▶ [Exercise] Go through the records and filter out every line lacking the word "typedef"; copy the lines that remain.

Dataset entries
_ _ _ _

What follows belongs to an exercise in optimizing a design on an open flow for small area; a production flow would make more cautious choices. Only simulation tests tie the RTL to the original design; equivalence was not proved. Power is estimated from default activity; no workload was simulated.

===== design/flow/run.sh =====
#!/bin/bash
# synth_recipe.tcl (not shown) runs the flow's synth.tcl, then flattens the netlist and writes it again
# the make line also repeats each setting of config.mk as NAME=value (left out here)
make -C /OpenROAD-flow-scripts/flow DESIGN_CONFIG=/design/flow/config.mk WORK_HOME=/design/flow/orfs CLKGATE_MAP_FILE= SYNTH_SCRIPT=/design/flow/synth_recipe.tcl finish

===== design/flow/design.v =====
`default_nettype none
package lcm_pkg;
	typedef logic [133:0] flit_t;
	typedef logic [1:0]   tag_t;
	typedef logic [47:0]  mac_t;
	typedef logic [47:0]  time_t;
	typedef logic [63:0]  cnt_t;
	typedef logic [5:0]   qcnt_t;
	typedef logic [31:0]  tbpara_t;
	localparam tag_t TAG_HEAD = 2'b01;
	localparam tag_t TAG_MID  = 2'b11;
	localparam tag_t TAG_TAIL = 2'b10;
	localparam logic [15:0] ETH_TYPE_SYNC = 16'h88f7;
	localparam logic [3:0]  MSG_REPORT    = 4'he;
	localparam logic [3:0]  MSG_UPDATE    = 4'hf;
	localparam mac_t        CNC_MAC       = 48'h0102_0304_0506;
	localparam int REPORT_PERIOD_BITS = 20;
	localparam int REPORT_FLITS       = 6;
	localparam int FIFO_DEPTH         = 8;
	localparam int OUT_CREDITS        = 4;
	localparam logic    CFG_DIRECTION_RST  = 1'b0;
	localparam tbpara_t CFG_TBPARA_RST     = 32'h0000_0000;
	localparam mac_t    CFG_DIRECT_MAC_RST = 48'h0000_0000_0000;
	function automatic logic [1:0] flit_tag(input logic [133:0] f);
		flit_tag = f[133:132];
	endfunction
	function automatic logic [133:0] make_flit(input logic [1:0] tag, input logic [127:0] payload);
		make_flit = {tag, 4'h0, payload};
	endfunction
endpackage
`default_nettype wire
`timescale 1ns/1ps
`default_nettype none
module lcm_top (
	input  wire                   clk,
	input  wire                   rst_n,
	input  wire lcm_pkg::flit_t   in_flit,
	input  wire                   in_flit_wr,
	output wire                   in_credit,
	output wire lcm_pkg::flit_t   out_flit,
	output wire                   out_flit_wr,
	input  wire                   out_credit,
	input  wire lcm_pkg::time_t   precision_time,
	input  wire lcm_pkg::mac_t    local_mac,
	input  wire lcm_pkg::cnt_t    esw_pktin_cnt,
	input  wire lcm_pkg::cnt_t    esw_pktout_cnt,
	input  wire lcm_pkg::qcnt_t   eos_q0_used_cnt,
	input  wire lcm_pkg::qcnt_t   eos_q1_used_cnt,
	input  wire lcm_pkg::qcnt_t   eos_q2_used_cnt,
	input  wire lcm_pkg::qcnt_t   eos_q3_used_cnt,
	input  wire lcm_pkg::cnt_t    goe_pktin_cnt,
	input  wire lcm_pkg::cnt_t    goe_discard_cnt,
	output logic                  cfg_direction,
	output lcm_pkg::tbpara_t      cfg_tbpara,
	output lcm_pkg::mac_t         cfg_direct_mac
);
	localparam int DEPTH = lcm_pkg::FIFO_DEPTH;
	lcm_pkg::flit_t mem [DEPTH];
	logic [3:0] wr_ptr;
	logic [3:0] rd_ptr;
	logic valid;
	logic pop;
	assign valid = (wr_ptr != rd_ptr);
	for (genvar i = 0; i < DEPTH; i++) begin : g_slot
		always_ff @(posedge clk) begin
			if (in_flit_wr && wr_ptr[2:0] == i) begin
				mem[i] <= in_flit;
			end
		end
	end
	always_ff @(posedge clk or negedge rst_n) begin
		if (!rst_n) begin
			wr_ptr <= '0;
			rd_ptr <= '0;
		end else begin
			if (in_flit_wr) begin
				wr_ptr <= wr_ptr + 1'b1;
			end
			if (pop) begin
				rd_ptr <= rd_ptr + 1'b1;
			end
		end
	end
	assign in_credit = pop;
	logic prev_nz;
	logic low_nz;
	logic rollover;
	logic owed;
	logic [2:0] rep_idx;
	logic [47:lcm_pkg::REPORT_PERIOD_BITS] ts;
	logic in_pkt;
	logic rep_on;
	logic [2:0] credit_cnt;
	logic credit_ok;
	logic rep_send;
	logic fwd;
	assign low_nz = |precision_time[lcm_pkg::REPORT_PERIOD_BITS-1:0];
	assign rollover = prev_nz && !low_nz;
	assign rep_on = owed && !in_pkt;
	assign credit_ok = (credit_cnt != '0);
	assign rep_send = rep_on && credit_ok;
	always_ff @(posedge clk or negedge rst_n) begin
		if (!rst_n) begin
			prev_nz <= 1'b0;
		end else begin
			prev_nz <= low_nz;
		end
	end
	always_ff @(posedge clk) begin
		if (rollover) begin
			ts <= precision_time[47:lcm_pkg::REPORT_PERIOD_BITS];
		end
	end
	always_ff @(posedge clk or negedge rst_n) begin
		if (!rst_n) begin
			owed <= 1'b0;
			rep_idx <= '0;
		end else begin
			if (rollover) begin
				owed <= 1'b1;
			end else if (rep_send && rep_idx == 3'd5) begin
				owed <= 1'b0;
			end
			if (rep_send) begin
				rep_idx <= (rep_idx == 3'd5) ? 3'd0 : rep_idx + 1'b1;
			end
		end
	end
	lcm_pkg::flit_t rf [lcm_pkg::REPORT_FLITS];
	lcm_pkg::flit_t bus;
	always_comb begin
		rf[0] = lcm_pkg::make_flit(lcm_pkg::TAG_HEAD, {lcm_pkg::CNC_MAC, local_mac,
			lcm_pkg::ETH_TYPE_SYNC, 4'h0, lcm_pkg::MSG_REPORT, 8'h00});
		rf[1] = lcm_pkg::make_flit(lcm_pkg::TAG_MID, {ts, 100'h0});
		rf[2] = lcm_pkg::make_flit(lcm_pkg::TAG_MID, {cfg_direct_mac, cfg_direction,
			15'h0, cfg_tbpara, 32'h0});
		rf[3] = lcm_pkg::make_flit(lcm_pkg::TAG_MID, {esw_pktin_cnt, esw_pktout_cnt});
		rf[4] = lcm_pkg::make_flit(lcm_pkg::TAG_MID, {eos_q0_used_cnt, eos_q1_used_cnt,
			eos_q2_used_cnt, eos_q3_used_cnt, 104'h0});
		rf[5] = lcm_pkg::make_flit(lcm_pkg::TAG_TAIL, {goe_pktin_cnt, goe_discard_cnt});
		bus = '0;
		for (int i = 0; i < DEPTH; i++) begin
			bus = bus | ({$bits(bus){!rep_on && rd_ptr[2:0] == i}} & mem[i]);
		end
		for (int k = 0; k < lcm_pkg::REPORT_FLITS; k++) begin
			bus = bus | ({$bits(bus){rep_on && rep_idx == k}} & rf[k]);
		end
	end
	assign out_flit = bus;
	logic is_upd_head;
	logic drop_act;
	logic cfg_next;
	logic drop;
	assign is_upd_head = (lcm_pkg::flit_tag(bus) == lcm_pkg::TAG_HEAD) &&
		(bus[127:80] == local_mac) &&
		(bus[31:16] == lcm_pkg::ETH_TYPE_SYNC) &&
		(bus[11:8] == lcm_pkg::MSG_UPDATE);
	assign drop = valid && !rep_on && (drop_act || is_upd_head);
	assign fwd = valid && !rep_on && !(drop_act || is_upd_head) && credit_ok;
	assign pop = drop || fwd;
	assign out_flit_wr = fwd || rep_send;
	always_ff @(posedge clk or negedge rst_n) begin
		if (!rst_n) begin
			drop_act <= 1'b0;
			cfg_next <= 1'b0;
			in_pkt <= 1'b0;
		end else begin
			if (drop) begin
				drop_act <= bus[132];
				cfg_next <= !drop_act;
			end
			if (fwd) begin
				in_pkt <= bus[132];
			end
		end
	end
	always_ff @(posedge clk or negedge rst_n) begin
		if (!rst_n) begin
			cfg_direction <= lcm_pkg::CFG_DIRECTION_RST;
			cfg_tbpara <= lcm_pkg::CFG_TBPARA_RST;
			cfg_direct_mac <= lcm_pkg::CFG_DIRECT_MAC_RST;
		end else if (drop && cfg_next) begin
			cfg_direction <= bus[79];
			cfg_tbpara <= bus[63:32];
			cfg_direct_mac <= bus[127:80];
		end
	end
	always_ff @(posedge clk or negedge rst_n) begin
		if (!rst_n) begin
			credit_cnt <= 3'(lcm_pkg::OUT_CREDITS);
		end else begin
			case ({out_flit_wr, out_credit})
				2'b10: credit_cnt <= credit_cnt - 1'b1;
				2'b01: credit_cnt <= credit_cnt + 1'b1;
				default: credit_cnt <= credit_cnt;
			endcase
		end
	end
endmodule
`default_nettype wire

===== design/flow/config.mk =====
export PLATFORM = sky130hd
export DESIGN_NAME = lcm_top
export DESIGN_NICKNAME = lcm_top
export VERILOG_FILES = /design/flow/design.v
export SDC_FILE = /design/flow/constraint.sdc
export NUM_CORES = 4
export LEC_CHECK = 0
export CAP_MARGIN = 20
export CORE_MARGIN = 2
export CORE_UTILIZATION = 45
export PLACE_DENSITY = 0.6
export SLEW_MARGIN = 20

===== design/flow/constraint.sdc =====
create_clock -name core_clock -period 10.0 [get_ports {clk}]
set_input_delay 2.0000 -clock core_clock [delete_from_list [all_inputs] [get_ports {clk}]]
set_output_delay 2.0000 -clock core_clock [all_outputs]
set_load 0.01 [all_outputs]

==> summary.txt, run 1 <==
Status
  – Status: timing/DRC/antenna clean

STA
  – Final setup viols: 0
  – Skew final: 0.0280 ns
  – Fin. max-slew vios: 0
  – Final Hold Vio Count: 0
  – RSZ-0062 raised after global routing: no
  – Final Critical Period: 9.40 ns
  – Worst slew margin: 0.224
  – Timing-limited maximum frequency: 106 MHz
  – Setup_tns: 0 ns
  – Worst-Margin Slew: 1.16 ns
  – Tcrit/Tclk final: 0.940

Global routing
  – Pin count of the biggest net entering global routing: 92
  – Vias in the first global route: 32890
  – Global Route Usage Sum: 0.345
  – GRT Residual Overflow: 0
  – Number of antenna violations at the first check in global routing: 38
  – First-pass GRT wire length: 261000 microns

Worst setup path
  – WS Path Type: reg -> out
  – Worst EP required: 8.00 ns
  – Critical path fanouts, max: 45
  – Setup crit end kind: primary output
  – Crit path DAT: 7.40 ns
  – Crit path launch type: flip-flop
  – FF-to-FF path depth: 18

Route
  – Residual DRC count: 0
  – Post-DRT Antenna Nets: 0
  – Via count: 33693
  – First-pass DRT Iterations: 8
  – Via-per-instance ratio: 6.49
  – DR WL/cell: 37.0 microns
  – Final wirelength: 192000 microns
  – 1st-iter DRT viols: 4713

Floorplanning
  – Initial Util: 0.455
  – Die height: 331 microns
  – Die Width: 331 microns
  – Die area: 109000 sq um
  – Num rows: 119
  – Core area: 106000 sq um
  – Ports: 731

Synth
  – Number of synthesized register bits: 1200
  – Ys async rst share: 0.0833
  – Post-Syn Instances: 2934
  – Register area share after synthesis: 0.740
  – Main synth FF type: edfxtp_1
  – Unique masters post-synth: 85
  – Syn Nets: 3463
  – Synth Area per Inst: 16.4 sq um
  – EDFF count, synth: 1100
  – Synthesized cell area: 48000 sq um
  – Synth warn: 3

Clock tree
  – Worst-Skew Late Latency: 0.74 ns
  – Post-CTS resize count: 0
  – CTS sink count: 1200
  – Clock Tree Root: clkbuf_16
  – Post-CTS setup buffers: 0
  – Worst-path clk slew: 0.06 ns
  – Hold-fix buffers at CTS: 0
  – CTS Buffer Depth: 3
  – Cts bufs inserted: 121
  – H-tree depth: 3
  – CTS tree: built

Final layout
  – Fill count: 8180
  – Area Overhead vs Synth: 27.6%
  – Share of cells above drive strength 1: 0.112
  – Layout Cells excl Fill: 5190
  – Most frequent cells in the layout: edfxtp_1, clkdlybuf4s50_1, nand3_1
  – Commonest non-fill, non-tap cell in the layout: edfxtp_1
  – # nets final: 4206

Worst hold path
  – Type of the most critical hold path: reg -> reg
  – Hold path cells: 1

Placement
  – Post-DP HPWL: 126000 microns
  – Placed instance count: 4945
  – GP Congestion: 0.947
  – Port bufs: 730

Job
  – Count of max-cap constraint violations: 0

Pwr
  – Peak VDD IR: 168 uV
  – Power density cells: 291 nW/um^2
  – Leak Pwr: 20.9 nW
[metrics by stage]
stage                     utilization  power [mW]  worst slack (ns)  area, sq um  hold slack [ns]
after floorplan                     -        9.49              3.33        48000            0.461
after global placement          0.541        13.2              1.54        57100            0.485
after detailed placement        0.541        13.2              1.50        57100            0.488
after CTS                       0.579        17.8             0.796        61200            0.497
after global routing            0.580        18.3             0.464        61200            0.531
final                           0.580        17.8             0.600        61200            0.501
[layout make-up]
cell class              count  area [sq um]  area share
flip-flops and latches   1200         35500       0.581
clock buffers             160          3280      0.0536
multi-input cells        1494         11700       0.190
inverters                  40           150     0.00245
repair buffers            820          8060       0.132
clock inverters            68           744      0.0122
diodes                     17          42.5    0.000695
well taps                1391          1740      0.0284
[metal layers]
layer | up-vias | GRT usage | part of all wire
met5 | - | 0 | 0.0011
met4 | 30 | 0.151 | 0.048
met3 | 379 | 0.0980 | 0.12
met2 | 2332 | 0.527 | 0.46
met1 | 17247 | 0.462 | 0.38
li1 | 13705 | - | -
[report_power, final]
group	switching (mW)	internal [mW]
Clock	1.96	2.65
Sequential	0.213	6.17
Combinational	4.28	2.55
[synthesized netlist by cell type, types with 52 or more instances]
master | instances | area, sq um
a22oi_1 | 136 | 1020
a222oi_1 | 111 | 1110
a22o_1 | 56 | 490
nand3_1 | 139 | 696
mux2_2 | 91 | 1020
dfrtp_1 | 99 | 2480
a221oi_1 | 122 | 1070
mux2i_1 | 112 | 1120
nor2_1 | 52 | 195
clkbuf_1 | 108 | 405
a21oi_1 | 55 | 275
nand2_1 | 126 | 473
edfxtp_1 | 1100 | 33000
[flip-flops by register name (all words and copies together) (netlist names)]
register and count:
cfg_direction 1, in_pkt 1, wr_ptr 4, cfg_direct_mac 48
cfg_tbpara 32, drop_act 1, mem 1072, rep_idx 3
credit_cnt 3, prev_nz 1, cfg_next 1, rd_ptr 4
ts 28, owed 1
[critical path: stages, from the launching register on]
cell,delay [ns]
dfrtp_4,0.97
clkinv_1,0.61
ha_4,0.48
buf_4,0.41
a222oi_1,0.45
o211ai_1,0.12
a2111o_1,0.36
xnor2_1,0.24
nand4_1,0.29
nor4_1,0.80
a41oi_1,0.37
a21oi_1,0.63
clkdlybuf4s50_1,0.82
[final timing paths]
check                                             end             startpoint  slack (ns)
max in group asynchronous       rd_ptr[2]$_DFFE_PN0P_                  rst_n        7.22
min in group asynchronous  cfg_tbpara[24]$_DFFE_PN0P_                  rst_n        1.25
min reg2reg                     wr_ptr[3]$_DFFE_PN0P_  wr_ptr[3]$_DFFE_PN0P_        0.50
min                             wr_ptr[3]$_DFFE_PN0P_  wr_ptr[3]$_DFFE_PN0P_        0.50
max reg2reg                 credit_cnt[2]$_DFFE_PN1P_  rd_ptr[2]$_DFFE_PN0P_        2.98
max                                         in_credit  rd_ptr[2]$_DFFE_PN0P_        0.60
[cells by family after synthesis]
kind of cell               after synthesis  synth area share
and+or+nand+nor                        503            0.0549
xor gates and xnor gates                50           0.00912
buffers and inverters                  240            0.0211
muxes                                  244            0.0543
AOI/OAI and AO/OA                      682             0.116
adders and majority gates               15           0.00407
DFF                                   1200             0.740
==> run 2: changes to the inputs <==
--- a/design/flow/design.v
+++ b/design/flow/design.v
@@ -60,2 +60,3 @@
 	logic [3:0] rd_ptr;
+	logic [DEPTH-1:0] rd_oh;
 	logic valid;
@@ -74,2 +75,3 @@
 			rd_ptr <= '0;
+			rd_oh <= DEPTH'(1);
 		end else begin
@@ -80,2 +82,3 @@
 				rd_ptr <= rd_ptr + 1'b1;
+				rd_oh <= {rd_oh[DEPTH-2:0], rd_oh[DEPTH-1]};
 			end
@@ -142,3 +145,3 @@
 		for (int i = 0; i < DEPTH; i++) begin
-			bus = bus | ({$bits(bus){!rep_on && rd_ptr[2:0] == i}} & mem[i]);
+			bus = bus | ({$bits(bus){!rep_on && rd_oh[i]}} & mem[i]);
 		end
==> design/flow/flow/run.sh (new file) <==
#!/bin/bash
# Standard ORFS layout (the standard.sh, standard synthesis unchanged) with two changes:
#  - port buffers are the smallest buffer, sky130_fd_sc_hd__buf_1
#  - the clock tree uses clkbuf_4 with small sink clusters and no dummy loads
# make's full output goes to standard.log; ORFS keeps each step's log under orfs/logs.
set -euo pipefail
export BUFFER_PORTS_ARGS="-buffer_cell sky130_fd_sc_hd__buf_1"
export CTS_ARGS="-sink_clustering_enable -repair_clock_nets -dont_use_dummy_load -buf_list sky130_fd_sc_hd__clkbuf_4 -sink_clustering_size 8 -sink_clustering_max_diameter 45"
bash standard.sh > standard.log 2>&1
==> design/flow/standard.sh (new file) <==
#!/bin/bash
# synth_recipe.tcl (not shown) runs the flow's synth.tcl, then flattens the netlist and writes it again
# the make line also repeats each setting of config.mk as NAME=value (left out here)
make -C /OpenROAD-flow-scripts/flow DESIGN_CONFIG=/design/flow/config.mk WORK_HOME=/design/flow/orfs CLKGATE_MAP_FILE= SYNTH_SCRIPT=/design/flow/synth_recipe.tcl "${@:-finish}"
--- a/design/flow/config.mk
+++ b/design/flow/config.mk
@@ -9,4 +9,4 @@
 export CORE_MARGIN = 2
-export CORE_UTILIZATION = 45
-export PLACE_DENSITY = 0.6
+export CORE_UTILIZATION = 65
+export PLACE_DENSITY = 0.72
 export SLEW_MARGIN = 20
removed: design/flow/run.sh
==> run 2 against run 1 <==
Still clean. Synthesized cell count decreased by 5.6%. Cell count decreased by 13%. Clock skew increased by 0.097 ns. Critical path depth unchanged. Critical path type unchanged. Critical endpoint unchanged.
==> summary.txt, run 2 <==
Status
  – Status: timing/DRC/antenna clean

STA
  – Fin. max-slew vios: 0
  – Worst-Margin Slew: 1.18 ns
  – Setup_tns: 0 ns
  – Final Critical Period: 9.34 ns
  – Skew final: 0.125 ns
  – Timing-limited maximum frequency: 107 MHz
  – Fin worst setup slack: 0.662 ns
  – Final setup viols: 0
  – Final Hold Vio Count: 0
  – Tcrit/Tclk final: 0.934
  – RSZ-0062 raised after global routing: no
  – Worst slew margin: 0.209

Clock tree
  – Worst-Skew Late Latency: 1.08 ns
  – Clock Tree Root: clkbuf_4
  – CTS tree: built
  – Hold-fix buffers at CTS: 0
  – CTS sink count: 1208
  – Worst-path clk slew: 0.09 ns
  – Post-CTS setup buffers: 0
  – H-tree depth: 4
  – CTS Buffer Depth: 3
  – Post-CTS resize count: 0
  – Cts bufs inserted: 171

Synth
  – Area contributors post-synth: edfxtp_1, dfrtp_1, a22oi_1
  – Post-Syn Instances: 2770
  – Yosys top cell by area: edfxtp_1
  – Syn Nets: 3294
  – Synthesized cell area: 47300 sq um
  – Synth Area per Inst: 17.1 sq um
  – Synth warn: 3
  – Register area share after synthesis: 0.755
  – EDFF count, synth: 1100
  – Main synth FF type: edfxtp_1
  – Unique masters post-synth: 72
  – Count leader, synth: edfxtp_1
  – Ys async rst share: 0.0894
  – Synth top cells by count: edfxtp_1, a22oi_1, a222oi_1
  – Yosys top cell area share: 0.698
  – Number of synthesized register bits: 1208

Final layout
  – Commonest non-fill, non-tap cell in the layout: edfxtp_1
  – # nets final: 4047
  – Share of cells above drive strength 1: 0.106
  – Top reg by flops: mem
  – Max reg flops: 1072
  – Area Overhead vs Synth: 10.4%
  – Core Util, Final: 0.728
  – Most frequent cells in the layout: edfxtp_1, buf_1, a22oi_1
  – Largest registers: mem x1072, cfg_direct_mac x48, cfg_tbpara x32

Pwr
  – Sw Ratio: 0.252
  – Clock power frac: 0.245
  – Internal: 7.13 mW
  – NetSw: 2.40 mW
  – Peak VDD IR: 136 uV
  – Leak Pwr: 16.8 nW
  – Power density cells: 183 nW/um^2
  – Sequential share of power: 0.665
  – Gate power share: 0.090

Job
  – Count of max-cap constraint violations: 0

Floorplanning
  – Initial Util: 0.659
  – Ports: 731
  – Die area: 74900 sq um
  – Die Width: 274 microns
  – Num rows: 98
  – Core area: 71700 sq um
  – Die height: 274 microns

Worst setup path
  – Crit path DAT: 7.34 ns
  – Worst EP required: 8.00 ns
  – Setup crit end kind: primary output
  – Crit path launch type: flip-flop
  – Critical path fanouts, max: 56
  – Reg-to-reg setup timing slack: 2.30 ns
  – WS Path Type: reg -> out

Route
  – Via-per-instance ratio: 7.36
  – Final wirelength: 167000 microns
  – First-pass DRT Iterations: 9
  – DR WL/cell: 37.1 microns
  – Via count: 33160
  – Post-DRT Antenna Nets: 0
  – Residual DRC count: 0
  – 1st-iter DRT viols: 6246

Global routing
  – Vias in the first global route: 31322
  – GRT Residual Overflow: 0
  – First-pass GRT wire length: 229000 microns
  – Pin count of the biggest net entering global routing: 109
  – Global Route Usage Sum: 0.440
  – Number of antenna violations at the first check in global routing: 40

Placement
  – Pre-CTS setup slack: 2.21 ns
  – Port bufs: 730
  – GP Congestion: 0.979
  – Post-DP HPWL: 105000 microns

Worst hold path
  – Type of the most critical hold path: reg -> reg
==> run 2: cell types whose count changed after synthesis, sizes merged, moves of 33 or more <==
| cell | delta |
|---|---|
| mux2 | -33 |
| a221oi | -66 |
| nand3 | -69 |
| nor2 | -34 |
| a22oi | +200 |
| mux2i | -98 |
==> run 2: cell type report <==
| class | count | area, sq um |
|---|---|---|
| Tap cell | 950 | 1190 |
| Clock buffer | 171 | 1280 |
| Sequential cell | 1208 | 35800 |
| Fill cell | 4699 | 19500 |
| Multi-Input combinational cell | 1339 | 10600 |
| Inverter | 17 | 63.8 |
| Antenna cell | 33 | 82.6 |
| Timing Repair Buffer | 786 | 3190 |
==> run 2: cells by family (layout without fill, tap and decap cells) <==
group | after synthesis | in the layout | synth area share
muxes | 113 | 113 | 0.0329
other | 0 | 33 | 0
AOI/OAI and AO/OA | 777 | 777 | 0.133
DFF | 1208 | 1208 | 0.755
buffers and inverters | 223 | 974 | 0.0218
adders and majority gates | 10 | 10 | 0.00280
xor gates and xnor gates | 53 | 53 | 0.00981
and+or+nand+nor | 386 | 386 | 0.0445
==> run 2: metrics by stage <==
step           instance area, sq um  std cells  hold slack (ns)  total power [mW]
4_1_cts                       52100       4471            0.475              9.50
3_5_place_dp                  50800       4300            0.460              7.29
6_report                      52200       4504            0.484              9.53
2_1_floorplan                 47300       2770            0.441              6.85
5_1_grt                       52200       4495            0.512              9.79
3_3_place_gp                  50800       4298            0.455              7.24
==> run 2: power by group through the flow <==
stage / Sequential (mW) / Combinational (mW) / Clock [mW]
CTS: 6.34 / 0.842 / 2.32
floorplan: 6.49 / 0.361 / 0
detailed placement: 6.46 / 0.839 / 0
global route: 6.38 / 0.885 / 2.53
global placement: 6.42 / 0.821 / 0
finish: 6.34 / 0.856 / 2.33
==> run 2: critical path, stage by stage (launching register included) <==
cell	delay, ns
dfrtp_1	0.54
and3b_1	0.74
and2_4	0.90
a2111oi_0	0.41
nor4b_1	0.94
nand3_1	0.20
nor4_1	1.00
nand4_1	0.26
o41ai_2	0.53
o21ai_0	0.14
buf_4	0.24
inv_1	0.16
buf_1	0.19
==> run 2: per-layer routing <==
metal	vias up	part of all wire	routed length, microns	global-route usage
li1	13147	-	-	-
met1	16292	0.33	54500	0.582
met2	3196	0.46	76500	0.657
met3	499	0.16	26600	0.149
met4	26	0.057	9530	0.226
met5	-	0.00099	165	0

_ _ _ _

▶ [Task response]
	typedef logic [133:0] flit_t;
	typedef logic [1:0]   tag_t;
	typedef logic [47:0]  mac_t;
	typedef logic [47:0]  time_t;
	typedef logic [63:0]  cnt_t;
	typedef logic [5:0]   qcnt_t;
	typedef logic [31:0]  tbpara_t;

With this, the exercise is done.